About the Book
We all have the same longing to belong -- to be intimately seen, loved, known and trusted. However, we live in an extremely pervasive culture of shame. It has told us that we are not lovable just as we are, that we have to earn our sense of belonging, and to top it all off, we will never be good enough. This is a culture of violence directed at our very being, and we have become deeply wounded. For most people, to avoid the depressing experience of shame we use mood-altering behaviors which include not only over-work, gambling, shopping, food, chemicals, sex, drugs, media and extreme sports, but also controlling, dominating, anger and violence directed at others, to cite just a few examples. Behaviors and beliefs become so ingrained that we can only repeat formulas for dealing with life in rigid, narrow ranges of action. It becomes very difficult to see and admit that we have become obsessed with the avoidance of shame. The hard work of love requires us to generate the willingness to be completely honest about what we are doing to ourselves, to be patient with both ourselves and others, and above all else to seek connection when there appears to be none. The practical, tangible, do-able and easily understood self-examination process in this workbook takes us through individually written answers to powerful questions, and if possible, self-disclosure in a regular meeting of trusted friends. Although this work may be done in solitude, the mutual support of a group provides encouragement and accountability. When a group agrees to create a safe space free of shame, our natural character strengths such as curiosity, respect, courage, patience, acceptance, serenity, honesty and gratitude will slowly emerge. This structure is an opportunity to drastically reduce the effects of the culture of shame and violence within ourselves and restore our experience of connection and belonging. Individual transformation will come from immersion in the solution -- experiencing the joy, wonder and power of a community that's working for everyone -- as they move together from control to acceptance, from domination to empowerment of others, from thoughts, words and deeds of separation to partnership. At a certain point along our journey towards connection, we begin to see that our wounds are healing, and then the deeper question arises, "How much healing am I willing to accept?"
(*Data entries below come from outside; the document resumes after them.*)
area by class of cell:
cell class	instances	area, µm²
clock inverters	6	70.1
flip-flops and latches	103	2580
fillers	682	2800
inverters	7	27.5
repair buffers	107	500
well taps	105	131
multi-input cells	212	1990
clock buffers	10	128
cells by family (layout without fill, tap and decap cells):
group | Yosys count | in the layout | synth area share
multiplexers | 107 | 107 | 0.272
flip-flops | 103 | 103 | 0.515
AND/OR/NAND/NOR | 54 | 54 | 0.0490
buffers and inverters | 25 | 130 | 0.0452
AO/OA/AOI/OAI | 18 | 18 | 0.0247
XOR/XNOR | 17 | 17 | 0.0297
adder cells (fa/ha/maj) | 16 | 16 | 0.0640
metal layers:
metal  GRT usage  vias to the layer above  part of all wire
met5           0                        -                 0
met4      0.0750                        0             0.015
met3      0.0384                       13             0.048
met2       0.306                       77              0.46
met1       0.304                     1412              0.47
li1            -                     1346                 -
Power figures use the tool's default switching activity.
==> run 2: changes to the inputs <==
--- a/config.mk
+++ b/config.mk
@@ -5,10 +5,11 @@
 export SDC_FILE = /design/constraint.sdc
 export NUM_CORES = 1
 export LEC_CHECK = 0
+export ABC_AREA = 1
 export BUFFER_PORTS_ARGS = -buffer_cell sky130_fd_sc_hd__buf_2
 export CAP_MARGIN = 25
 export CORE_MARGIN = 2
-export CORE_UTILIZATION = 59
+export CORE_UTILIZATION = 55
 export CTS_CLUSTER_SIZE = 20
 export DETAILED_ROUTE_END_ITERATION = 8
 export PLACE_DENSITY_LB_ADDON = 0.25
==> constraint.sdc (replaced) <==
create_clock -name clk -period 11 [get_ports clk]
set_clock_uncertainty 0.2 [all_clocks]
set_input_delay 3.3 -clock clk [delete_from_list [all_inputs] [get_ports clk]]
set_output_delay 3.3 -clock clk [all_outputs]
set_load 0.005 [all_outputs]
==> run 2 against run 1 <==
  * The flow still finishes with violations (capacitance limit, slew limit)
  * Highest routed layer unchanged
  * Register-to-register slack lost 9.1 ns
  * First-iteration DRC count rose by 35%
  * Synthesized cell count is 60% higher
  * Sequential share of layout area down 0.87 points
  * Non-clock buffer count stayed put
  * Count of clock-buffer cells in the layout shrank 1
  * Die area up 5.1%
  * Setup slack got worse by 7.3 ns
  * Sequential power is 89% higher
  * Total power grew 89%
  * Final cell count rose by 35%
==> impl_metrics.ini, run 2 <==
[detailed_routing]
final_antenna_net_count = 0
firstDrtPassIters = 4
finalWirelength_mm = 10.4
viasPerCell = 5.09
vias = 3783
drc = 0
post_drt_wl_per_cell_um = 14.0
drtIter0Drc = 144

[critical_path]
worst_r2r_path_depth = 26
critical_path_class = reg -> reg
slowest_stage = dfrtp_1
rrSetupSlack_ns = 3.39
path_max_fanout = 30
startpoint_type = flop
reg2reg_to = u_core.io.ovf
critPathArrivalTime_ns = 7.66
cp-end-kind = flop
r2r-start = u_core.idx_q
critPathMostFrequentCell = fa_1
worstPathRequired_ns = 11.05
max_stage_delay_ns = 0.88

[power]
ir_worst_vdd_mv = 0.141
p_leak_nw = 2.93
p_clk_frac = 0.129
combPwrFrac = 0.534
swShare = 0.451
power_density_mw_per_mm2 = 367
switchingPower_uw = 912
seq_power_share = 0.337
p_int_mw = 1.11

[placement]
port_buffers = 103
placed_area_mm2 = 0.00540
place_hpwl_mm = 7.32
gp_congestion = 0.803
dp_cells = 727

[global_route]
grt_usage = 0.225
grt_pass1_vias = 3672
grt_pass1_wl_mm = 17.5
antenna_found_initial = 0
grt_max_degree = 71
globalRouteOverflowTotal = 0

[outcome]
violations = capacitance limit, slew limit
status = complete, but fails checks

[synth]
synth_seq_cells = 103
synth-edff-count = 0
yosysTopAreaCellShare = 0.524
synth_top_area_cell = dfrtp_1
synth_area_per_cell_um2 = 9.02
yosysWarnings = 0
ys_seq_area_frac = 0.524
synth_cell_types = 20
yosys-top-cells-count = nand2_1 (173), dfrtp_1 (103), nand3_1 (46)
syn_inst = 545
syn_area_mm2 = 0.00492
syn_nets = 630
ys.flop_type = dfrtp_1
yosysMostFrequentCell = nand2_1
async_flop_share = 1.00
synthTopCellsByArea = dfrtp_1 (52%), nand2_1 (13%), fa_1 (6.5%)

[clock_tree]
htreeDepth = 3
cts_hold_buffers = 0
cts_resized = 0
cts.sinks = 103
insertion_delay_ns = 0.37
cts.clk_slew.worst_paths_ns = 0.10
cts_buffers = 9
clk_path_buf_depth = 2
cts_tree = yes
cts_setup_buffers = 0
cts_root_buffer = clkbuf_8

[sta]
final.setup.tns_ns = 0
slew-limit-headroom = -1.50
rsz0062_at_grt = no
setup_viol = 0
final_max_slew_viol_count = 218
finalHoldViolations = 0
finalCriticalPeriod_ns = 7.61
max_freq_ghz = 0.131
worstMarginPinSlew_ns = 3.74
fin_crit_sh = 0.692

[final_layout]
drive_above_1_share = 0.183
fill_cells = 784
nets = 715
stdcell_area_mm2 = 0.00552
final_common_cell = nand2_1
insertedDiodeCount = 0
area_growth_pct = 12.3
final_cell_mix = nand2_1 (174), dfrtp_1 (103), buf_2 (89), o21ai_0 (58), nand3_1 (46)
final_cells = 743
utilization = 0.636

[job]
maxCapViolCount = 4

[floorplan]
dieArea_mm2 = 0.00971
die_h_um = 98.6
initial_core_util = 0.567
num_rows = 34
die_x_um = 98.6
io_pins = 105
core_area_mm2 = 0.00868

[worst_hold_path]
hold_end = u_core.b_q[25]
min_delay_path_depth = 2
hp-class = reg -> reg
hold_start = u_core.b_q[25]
### src/rtl/key_conditioner_if.sv
// key_conditioner_if: raw key levels in, conditioned adjust/clear/keep controls out
interface key_conditioner_if;
  logic [4:0] key_raw;
  logic       adjust_sec;
  logic       adjust_min;
  logic       adjust_hour;
  logic       clear_pulse;
  logic       keep;
  logic [4:0] key_level;
  modport master (
    output key_raw,
    input  adjust_sec, adjust_min, adjust_hour, clear_pulse, keep, key_level
  );
  modport slave (
    input  key_raw,
    output adjust_sec, adjust_min, adjust_hour, clear_pulse, keep, key_level
  );
endinterface

### src/rtl/key_conditioner.sv
// key_conditioner: debounces raw push-buttons into adjust pulses with auto-repeat, a clear pulse and a keep toggle
module key_conditioner #(
  parameter int DEBOUNCE_TICKS = 20,
  parameter int REPEAT_DELAY   = 500,
  parameter int REPEAT_RATE    = 100,
  parameter bit ACTIVE_LOW     = 1'b1
) (
  input logic clk_1000hz,
  input logic clear,
  key_conditioner_if.slave kif
);
  localparam int DW = $clog2(DEBOUNCE_TICKS + 1);
  localparam int RMAX = REPEAT_DELAY > REPEAT_RATE ? REPEAT_DELAY : REPEAT_RATE;
  localparam int RW = $clog2(RMAX + 1);
  localparam logic [4:0] RELEASED = {5{ACTIVE_LOW}};
  typedef enum logic [1:0] {IDLE, DELAY, REPEAT} rpt_state_t;
  logic [4:0]    sync1, sync2, pressed, level, level_d, rise;
  logic [DW-1:0] db_cnt [5];
  rpt_state_t    state [3];
  rpt_state_t    state_next [3];
  logic [RW-1:0] rpt_cnt [3];
  logic [RW-1:0] rpt_cnt_next [3];
  logic [2:0]    fire, adjust;
  logic          clear_q, keep_q;
  assign pressed = sync2 ^ RELEASED;
  assign rise = level & ~level_d;
  // two-flop synchronizer plus delayed level for rising-edge detection
  always_ff @(posedge clk_1000hz)
    if (clear) begin
      sync1 <= RELEASED;
      sync2 <= RELEASED;
      level_d <= '0;
    end else begin
      sync1 <= kif.key_raw;
      sync2 <= sync1;
      level_d <= level;
    end
  // debounce: flip a key level once the synced input has disagreed with it for DEBOUNCE_TICKS+1 samples
  always_ff @(posedge clk_1000hz)
    for (int i = 0; i < 5; i++)
      if (clear) begin
        db_cnt[i] <= '0;
        level[i] <= 1'b0;
      end else if (pressed[i] == level[i]) begin
        db_cnt[i] <= '0;
      end else if (db_cnt[i] == DW'(DEBOUNCE_TICKS)) begin
        db_cnt[i] <= '0;
        level[i] <= ~level[i];
      end else begin
        db_cnt[i] <= db_cnt[i] + 1'b1;
      end
  // auto-repeat state and tick counter per adjust key
  always_ff @(posedge clk_1000hz)
    for (int i = 0; i < 3; i++)
      if (clear) begin
        state[i] <= IDLE;
        rpt_cnt[i] <= '0;
      end else begin
        state[i] <= state_next[i];
        rpt_cnt[i] <= rpt_cnt_next[i];
      end
  // auto-repeat next state: pulse on press, after the delay, then at the repeat rate; release cancels
  always_comb
    for (int i = 0; i < 3; i++) begin
      state_next[i] = state[i];
      rpt_cnt_next[i] = rpt_cnt[i] + 1'b1;
      fire[i] = 1'b0;
      if (state[i] == IDLE) begin
        rpt_cnt_next[i] = '0;
        fire[i] = rise[i];
        state_next[i] = rise[i] ? DELAY : IDLE;
      end else if (!level[i]) begin
        rpt_cnt_next[i] = '0;
        state_next[i] = IDLE;
      end else if (rpt_cnt[i] == (state[i] == DELAY ? RW'(REPEAT_DELAY - 1) : RW'(REPEAT_RATE - 1))) begin
        rpt_cnt_next[i] = '0;
        fire[i] = 1'b1;
        state_next[i] = REPEAT;
      end
    end
  // registered outputs so nothing reaches the pins combinationally
  always_ff @(posedge clk_1000hz)
    if (clear) begin
      adjust <= '0;
      clear_q <= 1'b0;
      keep_q <= 1'b0;
    end else begin
      adjust <= fire;
      clear_q <= rise[3];
      keep_q <= keep_q ^ rise[4];
    end
  assign kif.adjust_sec = adjust[0];
  assign kif.adjust_min = adjust[1];
  assign kif.adjust_hour = adjust[2];
  assign kif.clear_pulse = clear_q;
  assign kif.keep = keep_q;
  assign kif.key_level = level;
endmodule

### src/flat_wrapper.sv
// flat-port wrapper written by rule: the top's interface ports become plain ports
module key_conditioner_flat 
#(
  parameter int DEBOUNCE_TICKS = 20,
  parameter int REPEAT_DELAY   = 500,
  parameter int REPEAT_RATE    = 100,
  parameter bit ACTIVE_LOW     = 1'b1
)
  (clk_1000hz, clear, kif_key_raw, kif_adjust_sec, kif_adjust_min, kif_adjust_hour, kif_clear_pulse, kif_keep, kif_key_level);
  key_conditioner_if kif_i ();
  input logic clk_1000hz;
  input logic clear;
  input wire logic [$bits(kif_i.key_raw)-1:0] kif_key_raw;
  output wire logic [$bits(kif_i.adjust_sec)-1:0] kif_adjust_sec;
  output wire logic [$bits(kif_i.adjust_min)-1:0] kif_adjust_min;
  output wire logic [$bits(kif_i.adjust_hour)-1:0] kif_adjust_hour;
  output wire logic [$bits(kif_i.clear_pulse)-1:0] kif_clear_pulse;
  output wire logic [$bits(kif_i.keep)-1:0] kif_keep;
  output wire logic [$bits(kif_i.key_level)-1:0] kif_key_level;
  assign kif_i.key_raw = kif_key_raw;
  assign kif_adjust_sec = kif_i.adjust_sec;
  assign kif_adjust_min = kif_i.adjust_min;
  assign kif_adjust_hour = kif_i.adjust_hour;
  assign kif_clear_pulse = kif_i.clear_pulse;
  assign kif_keep = kif_i.keep;
  assign kif_key_level = kif_i.key_level;
  key_conditioner #(.DEBOUNCE_TICKS(DEBOUNCE_TICKS), .REPEAT_DELAY(REPEAT_DELAY), .REPEAT_RATE(REPEAT_RATE), .ACTIVE_LOW(ACTIVE_LOW)) u_core (.clk_1000hz(clk_1000hz), .clear(clear), .kif(kif_i));
endmodule
### config.mk
export PLATFORM = sky130hd
export DESIGN_NAME = key_conditioner_flat
export DESIGN_NICKNAME = d
export VERILOG_FILES = /design/src/rtl/key_conditioner_if.sv /design/src/rtl/key_conditioner.sv /design/src/flat_wrapper.sv
export SDC_FILE = /design/constraint.sdc
export NUM_CORES = 1
export LEC_CHECK = 0
export BUFFER_PORTS_ARGS = -buffer_cell sky130_fd_sc_hd__buf_2
export CAP_MARGIN = 20
export CORE_UTILIZATION = 55
export CTS_CLUSTER_DIAMETER = 120
export DETAILED_ROUTE_END_ITERATION = 16
export PLACE_DENSITY = 0.7
export SKIP_CTS_REPAIR_TIMING = 1
export SLEW_MARGIN = 40
export SYNTH_ARGS = -nofsm -noshare
export SYNTH_HDL_FRONTEND = slang
export SYNTH_SLANG_ARGS = --single-unit
### constraint.sdc
create_clock -name clk_1000hz -period 1.9 [get_ports clk_1000hz]
set_input_delay 0.38 -clock clk_1000hz [delete_from_list [all_inputs] [get_ports clk_1000hz]]
set_output_delay 0.38 -clock clk_1000hz [all_outputs]
set_load 0.005 [all_outputs]
# Yosys cells after proc, flatten, opt, wreduce, memory -nomap -nowiden
# Memories as Yosys holds them, arrays and structs flattened.
# Cells that the tools add are included.
op_classes:
  n_addsub: 8
  eq_ne: 16
  n_reduce_logical: 8
  bitwise_logic: 35
  mux: 112
ops:
  columns: ["operator", "count"]
  rows:
  - ["2-to-1 mux 9 bit", 15]
  - ["2-to-1 mux 5 bit", 15]
  - ["2-to-1 mux 1 bit", 70]
  - ["adder 9 x 1 -> 9 bit, second input constant", 3]
  - ["equality test 9 bit", 3]
  - ["adder 5 x 1 -> 5 bit, second input constant", 5]
  - ["equality test 5 bit, second input constant", 5]
  - ["2-to-1 mux 2 bit", 12]
  - ["OR 1 bit", 21]
  - ["inverter 1 bit", 10]
  - ["inverter 5 bit", 2]
  - ["AND reduction 2 bit", 5]
  - ["equality test 2 x 1 -> 1 bit, second input constant", 3]
  - ["logical NOT 2 bit", 3]
  - ["bitwise AND 5 bit", 1]
  - ["equality test 1 bit", 5]
  - ["XOR 1 bit", 1]
word_totals:
  memories: 3
  mem_bits_rw: 58
  register_bits: 25
  wordCells: 193
memory_table:
  columns: ["name", "depth", "width", "read_ports", "rd_clocked_by_memory_dff", "wr", "line_no", "rtl"]
  rows:
  - ["u_core.rpt_cnt", 3, 9, 3, 0, 3, "key_conditioner.sv:21", "logic [RW-1:0] rpt_cnt [3];"]
  - ["u_core.db_cnt", 5, 5, 5, 0, 5, "key_conditioner.sv:18", "logic [DW-1:0] db_cnt [5];"]
  - ["u_core.state", 3, 2, 3, 0, 3, "key_conditioner.sv:19", "rpt_state_t state [3];"]

# Logic depth before layout (Yosys ltp)
depth:
  word_depth: 8
  mapped_depth: 5

# Least setup slack after synthesis
# Ideal clock, no wire load.
synth_path:
  path_type: "register to register"
  startpoint: "memory u_core.db_cnt[1][0] (netlist name)"
  endpoint: "memory u_core.db_cnt[1][2] (netlist name), data pin"
  slack_ns: 0.475
  t_required_ns: 1.761
  path_buffers: 0
  setup_time_ns: 0.139
  t_arrival_ns: 1.286
  path_stages_with_launch: 6
  path_cell_list: "edfxtp_1 -> inv_1 -> ha_1 -> and4b_1 -> or3_1 -> nor2_1"
synth_lines:
  columns: ["item", "line_no"]
  rows:
  - ["start, declared", "key_conditioner.sv:18"]

==> out/results.ini <==
[status]
status = finished clean

[final_layout]
antenna_cells = 0
fin_nets = 404
syn_to_final_growth_pct = 12.1
drive_gt1_share_pct = 12.9
multi_input_area_um2 = 1560
fillers = 516
ff_latch_area_um2 = 1910

[cts]
cts_tree = done
clk_path_buf_depth = 2
cts-root-buf = clkbuf_8
clk_latency_ps = 350
clk_pin_slew_ps = 80
htreeDepth = 3
cts_sinks = 83
numCtsBuffers = 9

[worst_setup_path]
r2r_setup_slack_ps = 300
criticalPathCategory = reg2reg
crit_arrival_ps = 1800
crit_start = u_core.db_cnt[2][0]
crit_family = simple AND/OR/NAND/NOR gates
worst_path_largest_cell_delay_ps = 430
start_kind = flip-flop
reg2reg_to = u_core.db_cnt[2][4]
worstPathCellList = inv_1, ha_1, and4b_1, or3_1, nor2_1
rr_worst_depth = 5
critPathBufInv = 1
crit_required_ps = 2100
end_kind = flip-flop
critPathSlowestCell = or3_1
cp_max_fo = 5
reg2reg_from = u_core.db_cnt[2][0]

[floorplanning]
fp.dieH_um = 81.3
dieArea_um2 = 6600
die_w_um = 81.3
core_area_um2 = 5990
io_pins = 17
floorplan.initialDensity_pct = 57.7
rows = 28

[power_and_ir_drop]
internal_power_mw = 2.38
swShare_pct = 21.9
p_comb_share_pct = 3.3
seqPwrFrac_pct = 62.3
peakVddDrop_v = 0.000626
clkPwrFrac_pct = 34.4
power_switching_mw = 0.666
p_leak_nw = 1.54
power_mw = 3.04
p_per_area_nw_per_um2 = 786

[timing]
holdWs_ps = 219
finalSetupTns_ps = 0
rsz0062_at_grt = no
finalHoldViolations = 0
setup_slack_ps = 296
setup_viol = 0
fin_crit_sh_pct = 84.4
fin_skew_ps = 9.06
slew_violations = 0
max_freq_ghz = 0.623
period_minus_slack_ps = 1600

[detailed_routing]
via_per_inst = 4.87
drt_iter0_drc = 89
wl_met3_um = 133
wl_met1_um = 2290
avgRoutedWirePerCell_um = 10.6
drcViolationCount = 0
ant_nets = 0
dr.pass1.iters = 4
routed-wl-met2_um = 2410
routed_wl_um = 4920
vias = 2258
highest_layer = met4

[job]
drv_cap = 0

[global_routing]
grt_overflow = 0
grt_pass1_vias = 2015
track_usage_pct = 16.4
grt_antenna_before_repair = 0
grt_pass1_wl_um = 8070
grt_max_degree = 27

[synthesis]
yosys_register_bits = 83
synth-seq-area-share_pct = 55.3
synthXorXnorAreaFrac_pct = 10.4
synth_top_family_by_area = simple AND/OR/NAND/NOR gates
synth_area_um2 = 3460
synth_compound_gate_area_share_pct = 4.13
synth_edf_count = 25
synth-async-reset-ratio_pct = 0
yosysWarnings = 0
synthAdderAreaFrac_pct = 4.71
synth_ff_type = dfxtp_1
synth_cell_types = 34
synthSimpleGateAreaFrac_pct = 22.3
synthMuxAreaShare_pct = 0.869
syn_avg_cell_area_um2 = 10.3
netlist_instances = 335

[worst_hold_path]
hold_start = kif_key_raw[4]
min_delay_path_depth = 2
whs_endpoint = u_core.sync1[4]
hp-class = in2reg

[place]
dp_slack_ps = 291
place_hpwl_um = 3540
port_buffers = 16
place.gp.congestion = 0.746

==> synthesized netlist by cell type, types with 2 or more instances <==
library cell,instances,area [µm²]
nor3_1,6,30.0
or2_2,11,68.8
inv_1,18,67.6
edfxtp_1,25,751
o21ai_1,3,15.0
nor2b_2,3,26.3
nor2_1,64,240
nand3_1,21,105
and3_1,7,43.8
and4b_1,5,50.1
or3_1,5,31.3
o21bai_2,3,33.8
o21ai_0,7,35.0
or2_1,2,12.5
xnor2_1,14,123
nor2b_1,4,25.0
a211oi_1,5,37.5
ha_1,13,163
dfxtp_1,58,1160
or4b_1,2,20.0
nand2b_1,5,31.3
nand2_1,14,52.6
xor2_1,27,236
mux2i_1,3,30.0
==> placed cells by master (no fill, tap or decap), drive strengths merged, types with 13 or more instances in the layout <==
master	instances
dfxtp	58
nand2	14
nor2	64
buf	16
xnor2	14
xor2	27
or2	13
inv	18
conb	25
edfxtp	25
nand3	21
ha	13
==> logic make-up after synthesis <==
| kind of cell | Yosys count |
|---|---|
| XOR/XNOR | 41 |
| AND/OR/NAND/NOR | 153 |
| buffers and inverters | 20 |
| other | 1 |
| adder cells (fa/ha/maj) | 13 |
| AO/OA/AOI/OAI | 21 |
| multiplexers | 3 |
| flip-flops | 83 |
==> registers in the layout (all words and copies together) (netlist names) <==
signal,cells
u_core.rpt_cnt,27
u_core.kif.clear_pulse,1
u_core.db_cnt,25
u_core.sync1,5
u_core.level_d,5
u_core.sync2,5
u_core.kif.keep,1
u_core.adjust,3
u_core.kif.key_level,5
u_core.state,6
==> worst reg2reg max path, delay by kind of cell (launching register included) <==
kind                     cells  cell delay, ps
adder cells (fa/ha/maj)      1             200
AND/OR/NAND/NOR              3             800
flip-flops                   1             400
buffers and inverters        1              70
==> worst max path at each step <==
stage                               end  depth (start not counted)
floorplan           u_core.db_cnt[1][2]                          5
global placement    u_core.db_cnt[2][3]                          5
detailed placement  u_core.db_cnt[2][4]                          5
CTS                 u_core.db_cnt[2][4]                          5
global route        u_core.db_cnt[2][0]                          5
finish              u_core.db_cnt[2][4]                          5
==> stage by stage <==
stage	instance area, µm²	instances	utilization [%]
6_report	3870	464	64.6
5_1_grt	3870	464	64.6
4_1_cts	3870	464	64.6
3_5_place_dp	3710	448	61.9
3_3_place_gp	3710	448	61.9
2_1_floorplan	3550	359	-
==> layout make-up <==
cell class	instances	share of cell area, %
well taps	75	2.42
clock inverters	6	0.872
flip-flops and latches	83	49.4
clock buffers	10	3.30
multi-input cells	256	40.2
repair buffers	16	2.07
inverters	18	1.74
==> layer usage <==
layer | vias up | global-route usage, %
met1 | 1031 | 17.8
met5 | - | 0
met2 | 19 | 28.7
met3 | 11 | 5.39
met4 | 0 | 7.50
li1 | 1197 | -
==> power groups by stage <==
stage / Sequential (mW) / Combinational, mW / Clock (mW)
3_3_place_gp: 1.93 / 0.0970 / 0
5_1_grt: 1.90 / 0.117 / 1.16
3_5_place_dp: 1.94 / 0.0999 / 0
2_1_floorplan: 1.93 / 0.0753 / 0
4_1_cts: 1.89 / 0.101 / 1.10
6_report: 1.89 / 0.100 / 1.05
No activity file was read; power rests on OpenSTA's default activity.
About the Author: David Hazen is a Notable Alumnus of Achievement from the University of Minnesota and earned his Master's degree in whole-system design-planning at Ohio State University. He participated in The Peace Alliance's advocacy for a U.S. Department of Peace, is the recipient of two PeaceBuilder Awards, and is an advisor to International Cities of Peace. He is also the founder of the Emerald Compassionate Action Network in Eugene, Oregon. He authored "Love Always Wins: Hope for Healing the Epidemic of Violence" (2012). David's personal statement: "I am a recovering violent person. The early years of my life conditioned me to expect abandonment, through many experiences of being a victim of verbal, physical and emotional abuse followed by me becoming a perpetrator of that very same abuse. When I was a teenager I suspected a similarity and correlation between the angry saber-rattling and death threats of the world super-powers and the punitive violence of which I was a victim in my own home. Why are human beings so incapable of peaceful relationships? "I have been recovering from an addictive lifestyle of violent thoughts, words and deeds -- including self-destruction from drugs and alcohol -- for 33 years. I look back at my story now with a radically different perception. I see that I am surrounded by a mostly hidden and powerful culture of violent assumptions about who we are, who we are with, and where we are going - assumptions that are destroying human lives and potential at a massive scale. "I never tire of hearing stories of struggle, redemption and recovery, of people who have committed themselves to a culture of freedom from violence. Not only do those stories provide hope, they inspire others to share similar stories. It is so very exciting when the story-tellers hear themselves share sudden, healing insight in the midst of their story. "This is my work, then, to provide the space and structure for healing stories. I have written two books. I write from my experience and my reflections. I am not a scholar or trained professional, I'm a bozo on this bus with everyone else. The first book, Love Always Wins, contains my own story and insights about the systemic nature of addiction and recovery. The second book, The Work of Love, is a workbook for you to tell your story in response to questions."